I’ve been having a serious case of writer’s block the past few weeks. So this is an exercise of faith trusting that something good will come from just sitting down and typing.
The past few weeks have been profoundly clarifying for me. I can’t point to any one thing, but I can point to several very significant moments for me:
- Any desire/hope I had to use rural ministry as a springboard to something else is now entirely gone. I can’t explain how this happened. I’m not sure that prior to it happening, I would have even articulated any consciousness of using where I am now as a stepping stone. But I have sensed a solid watershed point of no return in terms of my calling to rural ministry.
- After the aforesaid watershed moment, I started seeing ways in which I had given up. I had simply quit trying in specific areas of my walk with God, my relationship with my wife, and my work in the church specifically. The best I can articulate is that I had subtly given up hope for change and essentially modified my behavior to match my “giving up.”
- Having really run out of steam leading into this summer, it has felt like both my civilian and military ministries are rebooting. The table is set for more to happen and on a larger scale. But I have just been tired and worn out, although I wouldn’t have used this word “weary” and “discouraged” describes the symptoms.
- There has been a sense of disconnect for me in the preaching. Distance between me and God. Distance between what I feel and what I am saying. Distance between me and the congregation. This summer I reached another watershed type moment where I determined I will not get up to preach on Sunday if I have not encountered God in the text. If I am not connecting with God in the Word, I have no business preaching. Bottom line.
- This year I was working on a project with a pastor, and told him up front I was egalitarian (meaning I don’t think church leadership is restricted to men). We would both say the gospel is at the center of what ministry and church and Christianity is. But by the end of the summer it became clear he was not willing to partner with someone who doesn’t hold the hierarchical (only men in church leadership) view. It is eye-opening to see two people who both say they are about the gospel, but clearly other things are important enough to be right up at the level of breaking what the gospel unites.

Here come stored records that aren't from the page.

### src/include/snoop_cfg.svh
/*
 * Build-time constants for the control-flow trace snooper.
 * Included by the package and by every module that sizes a port
 * or decodes a register offset.
 */

`ifndef SNOOP_CFG_SVH
`define SNOOP_CFG_SVH

// ------------------------------
// Widths and depth
// ------------------------------
`define SNOOP_PC_W       32
`define SNOOP_WB_AW      5
`define SNOOP_BUF_DEPTH  16
`define SNOOP_LEVEL_W    5

// ------------------------------
// Register byte offsets
// ------------------------------
`define SNOOP_REG_CTRL   5'h00
`define SNOOP_REG_WMARK  5'h04
`define SNOOP_REG_TRIG   5'h08
`define SNOOP_REG_STATUS 5'h0C
`define SNOOP_REG_SRC    5'h10
`define SNOOP_REG_DST    5'h14
`define SNOOP_REG_INFO   5'h18

`endif

### src/source/snoop_pkg.sv
/*
 * Shared types of the trace snooper: the branch kind and privilege
 * encodings presented by each hart, and the packed record that moves
 * from the selection stage into the buffer and trigger logic.
 */

`include "snoop_cfg.svh"

package snoop_pkg;

  // Control-flow kind as retired by the core
  typedef enum logic [2:0] {
    BR_COND = 3'd0,
    BR_JUMP = 3'd1,
    BR_CALL = 3'd2,
    BR_RET  = 3'd3,
    BR_TRAP = 3'd4
  } br_kind_e;

  // RISC-V privilege level, encoding 2 is reserved
  typedef enum logic [1:0] {
    PRIV_U = 2'd0,
    PRIV_S = 2'd1,
    PRIV_M = 2'd3
  } priv_e;

  // ------------------------------
  // One captured event, 69 bits
  // ------------------------------
  typedef struct packed {
    logic [`SNOOP_PC_W-1:0] src_pc;
    logic [`SNOOP_PC_W-1:0] dst_pc;
    br_kind_e               kind;
    priv_e                  priv;
  } trace_rec_t;

endpackage

### src/source/trace_select.sv
/*
 * Front end of the snooper. Picks the event stream of one hart,
 * drops events that are disabled or masked by kind, and registers
 * the survivors as trace records with one cycle of latency.
 */

`timescale 1ns/1ns
`include "snoop_cfg.svh"

module trace_select (
  input  logic                   clk_i,
  input  logic                   rst_i,
  input  logic                   hart0_valid_i,
  input  logic [`SNOOP_PC_W-1:0] hart0_src_pc_i,
  input  logic [`SNOOP_PC_W-1:0] hart0_dst_pc_i,
  input  snoop_pkg::br_kind_e    hart0_kind_i,
  input  snoop_pkg::priv_e       hart0_priv_i,
  input  logic                   hart1_valid_i,
  input  logic [`SNOOP_PC_W-1:0] hart1_src_pc_i,
  input  logic [`SNOOP_PC_W-1:0] hart1_dst_pc_i,
  input  snoop_pkg::br_kind_e    hart1_kind_i,
  input  snoop_pkg::priv_e       hart1_priv_i,
  input  logic                   cfg_enable_i,
  input  logic                   cfg_core_sel_i,
  input  logic [4:0]             cfg_kind_mask_i,
  output snoop_pkg::trace_rec_t  rec_o,
  output logic                   rec_valid_o
);
  import snoop_pkg::*;

  logic                   sel_valid;
  logic [`SNOOP_PC_W-1:0] sel_src;
  logic [`SNOOP_PC_W-1:0] sel_dst;
  br_kind_e               sel_kind;
  priv_e                  sel_priv;
  logic [7:0]             mask_ext;
  logic                   accept;
  trace_rec_t             rec_q;
  logic                   rec_valid_q;

  // Hart multiplexer
  always_comb begin
    if (cfg_core_sel_i) begin
      sel_valid = hart1_valid_i;
      sel_src   = hart1_src_pc_i;
      sel_dst   = hart1_dst_pc_i;
      sel_kind  = hart1_kind_i;
      sel_priv  = hart1_priv_i;
    end else begin
      sel_valid = hart0_valid_i;
      sel_src   = hart0_src_pc_i;
      sel_dst   = hart0_dst_pc_i;
      sel_kind  = hart0_kind_i;
      sel_priv  = hart0_priv_i;
    end
  end

  // Undefined kinds 5..7 see a zero mask bit and are never captured
  assign mask_ext = {3'b000, cfg_kind_mask_i};
  assign accept   = cfg_enable_i && sel_valid && mask_ext[sel_kind];

  always_ff @(posedge clk_i) begin
    if (rst_i) begin
      rec_valid_q <= 1'b0;
    end else begin
      rec_valid_q <= accept;
    end
  end

  always_ff @(posedge clk_i) begin
    if (accept) begin
      rec_q <= '{src_pc: sel_src, dst_pc: sel_dst, kind: sel_kind, priv: sel_priv};
    end
  end

  assign rec_o       = rec_q;
  assign rec_valid_o = rec_valid_q;

endmodule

- Probably the last big thing I would put here, and if you follow me at all on Twitter you may be annoyed by my vocality on it, has been the ethical collapse to my mind of men and groups I would have just a few years ago bought fully into. Together For the Gospel and The Gospel Coalition failed to deal in any meaningful way with the very serious child sexual abuse charges which took place under the leadership of C.J. Mahaney, almost as if all this Roman Catholic drama over the past decade never even happened. The Gospel Coalition booted Tullian Tchividjian and mis-characterized why. Mark Driscoll flew too close to the sun then went plummeting into the ground. Basically the instincts I had about these groups and movements which led me to put some distance between me and them have started really coming out of the woodwork in very public ways.
What this all boils down to for me is that I have new sense of passion to really truly define myself by the gospel. For the gospel, for grace to be the defining mark of who I am and what I do. And the other piece of this is to not get too caught up in the fads among conservative Christians, but to really focus on taking seriously what it means to be a human and a Christian and a minister of the gospel in this particular time and place, this locality.